- **Exercise prompt**
For the records below, print every one exactly, with nothing dropped.

- **Supplied data**
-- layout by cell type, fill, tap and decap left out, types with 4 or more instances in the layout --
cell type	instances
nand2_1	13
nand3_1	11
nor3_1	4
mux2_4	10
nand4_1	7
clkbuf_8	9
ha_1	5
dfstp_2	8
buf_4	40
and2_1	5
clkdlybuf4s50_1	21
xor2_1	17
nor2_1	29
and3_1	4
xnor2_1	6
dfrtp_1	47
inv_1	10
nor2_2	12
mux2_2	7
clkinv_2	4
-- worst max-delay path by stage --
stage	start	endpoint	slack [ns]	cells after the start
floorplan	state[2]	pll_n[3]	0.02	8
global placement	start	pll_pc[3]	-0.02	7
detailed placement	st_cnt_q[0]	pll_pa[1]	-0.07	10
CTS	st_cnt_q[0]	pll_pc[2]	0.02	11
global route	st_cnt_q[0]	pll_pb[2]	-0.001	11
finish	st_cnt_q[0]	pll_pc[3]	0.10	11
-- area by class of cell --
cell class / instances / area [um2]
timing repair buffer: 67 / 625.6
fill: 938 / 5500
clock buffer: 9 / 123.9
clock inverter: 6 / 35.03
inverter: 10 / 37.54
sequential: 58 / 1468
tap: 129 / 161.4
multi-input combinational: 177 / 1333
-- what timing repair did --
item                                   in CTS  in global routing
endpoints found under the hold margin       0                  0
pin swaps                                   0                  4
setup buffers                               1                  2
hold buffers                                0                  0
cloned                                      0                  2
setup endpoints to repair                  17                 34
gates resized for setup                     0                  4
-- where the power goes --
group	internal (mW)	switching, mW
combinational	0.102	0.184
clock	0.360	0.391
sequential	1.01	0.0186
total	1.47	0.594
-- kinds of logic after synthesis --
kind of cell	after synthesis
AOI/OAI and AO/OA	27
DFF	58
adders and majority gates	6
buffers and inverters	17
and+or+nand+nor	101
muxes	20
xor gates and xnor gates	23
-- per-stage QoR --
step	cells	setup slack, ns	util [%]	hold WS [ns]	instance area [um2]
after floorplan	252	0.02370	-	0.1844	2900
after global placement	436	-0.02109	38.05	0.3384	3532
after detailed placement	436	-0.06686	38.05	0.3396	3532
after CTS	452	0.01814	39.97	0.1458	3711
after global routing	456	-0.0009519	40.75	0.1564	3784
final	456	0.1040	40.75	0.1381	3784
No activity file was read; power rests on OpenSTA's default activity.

- **Response**
-- layout by cell type, fill, tap and decap left out, types with 4 or more instances in the layout --
cell type	instances
nand2_1	13
nand3_1	11
nor3_1	4
mux2_4	10
nand4_1	7
clkbuf_8	9
ha_1	5
dfstp_2	8
buf_4	40
and2_1	5
clkdlybuf4s50_1	21
xor2_1	17
nor2_1	29
and3_1	4
xnor2_1	6
dfrtp_1	47
inv_1	10
nor2_2	12
mux2_2	7
clkinv_2	4
-- worst max-delay path by stage --
stage	start	endpoint	slack [ns]	cells after the start
floorplan	state[2]	pll_n[3]	0.02	8
global placement	start	pll_pc[3]	-0.02	7
detailed placement	st_cnt_q[0]	pll_pa[1]	-0.07	10
CTS	st_cnt_q[0]	pll_pc[2]	0.02	11
global route	st_cnt_q[0]	pll_pb[2]	-0.001	11
finish	st_cnt_q[0]	pll_pc[3]	0.10	11
-- area by class of cell --
cell class / instances / area [um2]
timing repair buffer: 67 / 625.6
fill: 938 / 5500
clock buffer: 9 / 123.9
clock inverter: 6 / 35.03
inverter: 10 / 37.54
sequential: 58 / 1468
tap: 129 / 161.4
multi-input combinational: 177 / 1333
-- what timing repair did --
item                                   in CTS  in global routing
endpoints found under the hold margin       0                  0
pin swaps                                   0                  4
setup buffers                               1                  2
hold buffers                                0                  0
cloned                                      0                  2
setup endpoints to repair                  17                 34
gates resized for setup                     0                  4
-- where the power goes --
group	internal (mW)	switching, mW
combinational	0.102	0.184
clock	0.360	0.391
sequential	1.01	0.0186
total	1.47	0.594
-- kinds of logic after synthesis --
kind of cell	after synthesis
AOI/OAI and AO/OA	27
DFF	58
adders and majority gates	6
buffers and inverters	17
and+or+nand+nor	101
muxes	20
xor gates and xnor gates	23
-- per-stage QoR --
step	cells	setup slack, ns	util [%]	hold WS [ns]	instance area [um2]
after floorplan	252	0.02370	-	0.1844	2900
after global placement	436	-0.02109	38.05	0.3384	3532
after detailed placement	436	-0.06686	38.05	0.3396	3532
after CTS	452	0.01814	39.97	0.1458	3711
after global routing	456	-0.0009519	40.75	0.1564	3784
final	456	0.1040	40.75	0.1381	3784
No activity file was read; power rests on OpenSTA's default activity.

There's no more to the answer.